:: Material to process ::

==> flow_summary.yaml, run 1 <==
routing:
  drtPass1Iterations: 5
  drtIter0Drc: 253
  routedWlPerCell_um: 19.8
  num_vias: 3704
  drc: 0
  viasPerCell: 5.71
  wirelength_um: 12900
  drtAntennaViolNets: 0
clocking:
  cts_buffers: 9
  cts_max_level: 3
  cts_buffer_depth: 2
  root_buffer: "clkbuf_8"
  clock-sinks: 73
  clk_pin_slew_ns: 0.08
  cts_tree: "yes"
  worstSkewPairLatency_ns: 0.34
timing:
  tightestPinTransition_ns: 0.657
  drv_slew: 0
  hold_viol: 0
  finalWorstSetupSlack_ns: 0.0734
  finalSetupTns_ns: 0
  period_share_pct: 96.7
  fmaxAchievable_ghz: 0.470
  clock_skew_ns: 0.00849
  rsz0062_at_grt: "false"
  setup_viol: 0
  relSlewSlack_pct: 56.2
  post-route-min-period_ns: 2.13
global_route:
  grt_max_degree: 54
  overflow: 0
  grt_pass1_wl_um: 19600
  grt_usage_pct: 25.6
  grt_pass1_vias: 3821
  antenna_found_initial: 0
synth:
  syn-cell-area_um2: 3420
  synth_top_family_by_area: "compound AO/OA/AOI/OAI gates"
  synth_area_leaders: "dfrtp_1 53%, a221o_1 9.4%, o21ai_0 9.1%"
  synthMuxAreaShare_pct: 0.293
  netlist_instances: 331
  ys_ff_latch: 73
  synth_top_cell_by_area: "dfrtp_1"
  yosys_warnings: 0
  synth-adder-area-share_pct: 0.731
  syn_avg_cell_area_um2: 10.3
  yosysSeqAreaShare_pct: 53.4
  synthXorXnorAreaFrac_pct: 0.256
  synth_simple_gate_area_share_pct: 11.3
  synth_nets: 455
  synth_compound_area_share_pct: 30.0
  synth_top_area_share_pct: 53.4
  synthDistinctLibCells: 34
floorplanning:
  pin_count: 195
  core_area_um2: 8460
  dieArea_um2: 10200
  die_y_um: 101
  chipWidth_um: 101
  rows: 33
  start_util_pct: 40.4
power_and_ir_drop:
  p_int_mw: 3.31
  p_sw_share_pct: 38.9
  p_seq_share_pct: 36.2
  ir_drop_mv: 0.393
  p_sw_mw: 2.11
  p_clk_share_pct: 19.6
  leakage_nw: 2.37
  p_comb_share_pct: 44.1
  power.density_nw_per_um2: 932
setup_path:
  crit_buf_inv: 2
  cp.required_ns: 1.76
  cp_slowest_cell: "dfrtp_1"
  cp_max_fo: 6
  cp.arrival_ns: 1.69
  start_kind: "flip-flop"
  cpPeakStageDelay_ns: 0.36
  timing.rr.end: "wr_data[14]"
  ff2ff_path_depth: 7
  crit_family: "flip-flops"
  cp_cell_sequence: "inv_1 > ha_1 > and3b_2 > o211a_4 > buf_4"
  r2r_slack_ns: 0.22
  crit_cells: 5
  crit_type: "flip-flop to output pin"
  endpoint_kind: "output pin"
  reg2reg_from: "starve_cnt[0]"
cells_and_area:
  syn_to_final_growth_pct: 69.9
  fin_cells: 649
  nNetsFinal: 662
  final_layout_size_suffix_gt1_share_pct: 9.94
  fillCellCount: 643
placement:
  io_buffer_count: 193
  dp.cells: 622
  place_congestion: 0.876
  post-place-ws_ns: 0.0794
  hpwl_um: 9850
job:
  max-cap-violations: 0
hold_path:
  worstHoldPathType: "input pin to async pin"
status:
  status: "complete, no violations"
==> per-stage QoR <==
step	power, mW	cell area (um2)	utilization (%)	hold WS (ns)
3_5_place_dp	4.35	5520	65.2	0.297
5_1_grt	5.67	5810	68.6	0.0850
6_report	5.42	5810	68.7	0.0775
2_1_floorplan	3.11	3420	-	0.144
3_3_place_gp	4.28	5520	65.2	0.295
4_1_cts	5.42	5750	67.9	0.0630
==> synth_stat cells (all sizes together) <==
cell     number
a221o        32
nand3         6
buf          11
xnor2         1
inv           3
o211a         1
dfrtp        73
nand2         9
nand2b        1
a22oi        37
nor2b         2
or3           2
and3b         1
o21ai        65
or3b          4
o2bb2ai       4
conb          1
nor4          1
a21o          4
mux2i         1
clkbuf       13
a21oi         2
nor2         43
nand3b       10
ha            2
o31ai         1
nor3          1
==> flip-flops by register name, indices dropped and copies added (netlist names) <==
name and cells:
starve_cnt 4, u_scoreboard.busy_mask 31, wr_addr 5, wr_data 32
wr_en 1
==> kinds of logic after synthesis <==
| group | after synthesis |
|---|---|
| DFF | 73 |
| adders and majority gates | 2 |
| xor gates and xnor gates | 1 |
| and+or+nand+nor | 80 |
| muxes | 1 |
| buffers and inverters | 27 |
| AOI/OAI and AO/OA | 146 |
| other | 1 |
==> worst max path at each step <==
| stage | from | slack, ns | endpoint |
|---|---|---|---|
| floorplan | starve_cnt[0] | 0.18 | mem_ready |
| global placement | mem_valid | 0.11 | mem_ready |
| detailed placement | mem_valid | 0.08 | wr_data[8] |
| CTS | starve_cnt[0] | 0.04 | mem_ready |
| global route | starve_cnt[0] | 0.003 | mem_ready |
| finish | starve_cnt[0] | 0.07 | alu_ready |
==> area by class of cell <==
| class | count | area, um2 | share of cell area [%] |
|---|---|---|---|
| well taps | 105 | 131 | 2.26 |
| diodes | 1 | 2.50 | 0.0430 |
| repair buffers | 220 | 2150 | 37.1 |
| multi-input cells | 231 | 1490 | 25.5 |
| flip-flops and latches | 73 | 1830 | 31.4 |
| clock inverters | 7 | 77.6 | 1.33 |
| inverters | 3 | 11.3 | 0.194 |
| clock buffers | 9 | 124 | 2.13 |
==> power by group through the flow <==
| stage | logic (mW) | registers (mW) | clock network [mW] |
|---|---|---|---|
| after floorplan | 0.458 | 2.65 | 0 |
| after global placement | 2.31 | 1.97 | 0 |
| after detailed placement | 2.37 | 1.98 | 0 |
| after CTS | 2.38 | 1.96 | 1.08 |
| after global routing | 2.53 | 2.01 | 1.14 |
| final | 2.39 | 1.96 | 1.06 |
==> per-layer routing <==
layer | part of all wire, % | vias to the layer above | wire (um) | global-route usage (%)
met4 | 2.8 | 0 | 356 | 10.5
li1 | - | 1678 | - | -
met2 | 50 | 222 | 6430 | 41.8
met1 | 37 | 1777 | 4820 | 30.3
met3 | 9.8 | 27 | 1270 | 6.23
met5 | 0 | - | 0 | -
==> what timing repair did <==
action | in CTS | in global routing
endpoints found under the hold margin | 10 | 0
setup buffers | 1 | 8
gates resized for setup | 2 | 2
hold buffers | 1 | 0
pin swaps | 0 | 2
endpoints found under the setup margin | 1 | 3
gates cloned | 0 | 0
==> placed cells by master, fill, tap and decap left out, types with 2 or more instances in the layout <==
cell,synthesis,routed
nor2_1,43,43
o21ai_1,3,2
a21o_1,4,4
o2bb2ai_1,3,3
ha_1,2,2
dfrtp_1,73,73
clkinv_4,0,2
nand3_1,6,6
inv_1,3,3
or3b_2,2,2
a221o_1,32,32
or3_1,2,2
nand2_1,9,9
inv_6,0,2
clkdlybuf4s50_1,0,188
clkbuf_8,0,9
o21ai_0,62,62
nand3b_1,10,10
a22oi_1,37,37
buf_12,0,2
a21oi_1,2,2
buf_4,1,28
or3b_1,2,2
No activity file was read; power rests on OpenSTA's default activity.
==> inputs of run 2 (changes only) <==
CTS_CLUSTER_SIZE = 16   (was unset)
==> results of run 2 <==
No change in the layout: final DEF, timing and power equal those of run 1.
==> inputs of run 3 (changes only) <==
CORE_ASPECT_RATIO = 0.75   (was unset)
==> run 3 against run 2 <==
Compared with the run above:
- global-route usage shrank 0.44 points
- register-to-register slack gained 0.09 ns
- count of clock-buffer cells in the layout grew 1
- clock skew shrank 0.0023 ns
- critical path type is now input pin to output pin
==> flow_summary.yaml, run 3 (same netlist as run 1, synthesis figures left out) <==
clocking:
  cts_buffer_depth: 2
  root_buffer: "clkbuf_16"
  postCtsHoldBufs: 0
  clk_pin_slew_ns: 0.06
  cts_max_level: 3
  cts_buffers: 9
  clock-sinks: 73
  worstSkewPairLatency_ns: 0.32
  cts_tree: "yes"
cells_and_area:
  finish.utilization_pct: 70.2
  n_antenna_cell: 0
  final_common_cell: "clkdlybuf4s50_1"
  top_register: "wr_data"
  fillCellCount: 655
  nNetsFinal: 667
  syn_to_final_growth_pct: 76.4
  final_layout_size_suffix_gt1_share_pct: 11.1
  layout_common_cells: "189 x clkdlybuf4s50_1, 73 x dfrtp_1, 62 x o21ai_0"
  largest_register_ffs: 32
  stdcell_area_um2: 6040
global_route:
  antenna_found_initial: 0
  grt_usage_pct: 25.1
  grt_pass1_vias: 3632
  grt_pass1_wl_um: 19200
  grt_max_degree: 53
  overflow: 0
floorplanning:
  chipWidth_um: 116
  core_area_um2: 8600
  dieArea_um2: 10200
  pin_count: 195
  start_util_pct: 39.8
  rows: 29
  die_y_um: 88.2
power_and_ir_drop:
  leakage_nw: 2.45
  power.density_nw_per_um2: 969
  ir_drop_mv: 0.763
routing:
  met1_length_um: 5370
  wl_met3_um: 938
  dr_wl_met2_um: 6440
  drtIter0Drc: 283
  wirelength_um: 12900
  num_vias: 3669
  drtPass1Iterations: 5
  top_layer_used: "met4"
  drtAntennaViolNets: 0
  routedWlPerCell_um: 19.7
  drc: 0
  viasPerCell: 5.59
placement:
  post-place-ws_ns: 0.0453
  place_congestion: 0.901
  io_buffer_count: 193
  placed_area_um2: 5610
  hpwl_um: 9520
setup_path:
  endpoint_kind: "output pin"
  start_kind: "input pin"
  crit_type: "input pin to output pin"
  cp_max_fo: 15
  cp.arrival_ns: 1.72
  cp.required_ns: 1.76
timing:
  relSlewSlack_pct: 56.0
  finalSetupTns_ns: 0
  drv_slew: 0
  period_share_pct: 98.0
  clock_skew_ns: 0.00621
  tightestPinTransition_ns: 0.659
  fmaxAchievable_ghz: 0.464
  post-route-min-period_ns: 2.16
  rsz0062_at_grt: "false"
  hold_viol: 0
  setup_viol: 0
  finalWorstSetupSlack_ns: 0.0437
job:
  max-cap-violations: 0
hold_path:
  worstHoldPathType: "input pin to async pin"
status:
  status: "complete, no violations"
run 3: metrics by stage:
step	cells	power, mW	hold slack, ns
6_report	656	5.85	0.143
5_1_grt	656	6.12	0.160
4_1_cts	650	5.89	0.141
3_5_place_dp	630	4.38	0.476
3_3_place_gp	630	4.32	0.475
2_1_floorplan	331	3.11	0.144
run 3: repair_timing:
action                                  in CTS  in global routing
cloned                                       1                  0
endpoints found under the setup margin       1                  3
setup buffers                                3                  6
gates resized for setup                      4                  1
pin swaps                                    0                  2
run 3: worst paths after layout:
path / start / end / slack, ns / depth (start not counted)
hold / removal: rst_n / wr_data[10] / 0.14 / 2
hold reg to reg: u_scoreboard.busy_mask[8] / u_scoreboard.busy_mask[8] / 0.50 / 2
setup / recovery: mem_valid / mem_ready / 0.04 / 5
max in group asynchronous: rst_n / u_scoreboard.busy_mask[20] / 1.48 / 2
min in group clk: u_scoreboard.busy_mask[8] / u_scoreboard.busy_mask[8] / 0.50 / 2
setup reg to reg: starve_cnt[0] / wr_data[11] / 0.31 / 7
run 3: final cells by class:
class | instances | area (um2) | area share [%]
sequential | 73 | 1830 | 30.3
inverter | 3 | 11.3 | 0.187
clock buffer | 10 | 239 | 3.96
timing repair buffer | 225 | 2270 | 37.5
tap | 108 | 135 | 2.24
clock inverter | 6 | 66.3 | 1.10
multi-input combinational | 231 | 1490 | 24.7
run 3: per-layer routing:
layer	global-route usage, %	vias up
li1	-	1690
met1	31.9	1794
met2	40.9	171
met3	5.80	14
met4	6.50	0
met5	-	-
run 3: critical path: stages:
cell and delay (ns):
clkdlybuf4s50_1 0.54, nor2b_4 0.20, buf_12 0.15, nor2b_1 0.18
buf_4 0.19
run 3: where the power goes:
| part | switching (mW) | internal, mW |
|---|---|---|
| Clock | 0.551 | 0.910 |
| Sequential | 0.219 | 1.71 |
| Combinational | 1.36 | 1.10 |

:::

[Task to complete]
All that is wanted is the stretch of lines above from the one containing "clkbuf_8,0,9" through the one containing "- count of clock-buffer", duplicated exactly.

[Exercise solution]
clkbuf_8,0,9
o21ai_0,62,62
nand3b_1,10,10
a22oi_1,37,37
buf_12,0,2
a21oi_1,2,2
buf_4,1,28
or3b_1,2,2
No activity file was read; power rests on OpenSTA's default activity.
==> inputs of run 2 (changes only) <==
CTS_CLUSTER_SIZE = 16   (was unset)
==> results of run 2 <==
No change in the layout: final DEF, timing and power equal those of run 1.
==> inputs of run 3 (changes only) <==
CORE_ASPECT_RATIO = 0.75   (was unset)
==> run 3 against run 2 <==
Compared with the run above:
- global-route usage shrank 0.44 points
- register-to-register slack gained 0.09 ns
- count of clock-buffer cells in the layout grew 1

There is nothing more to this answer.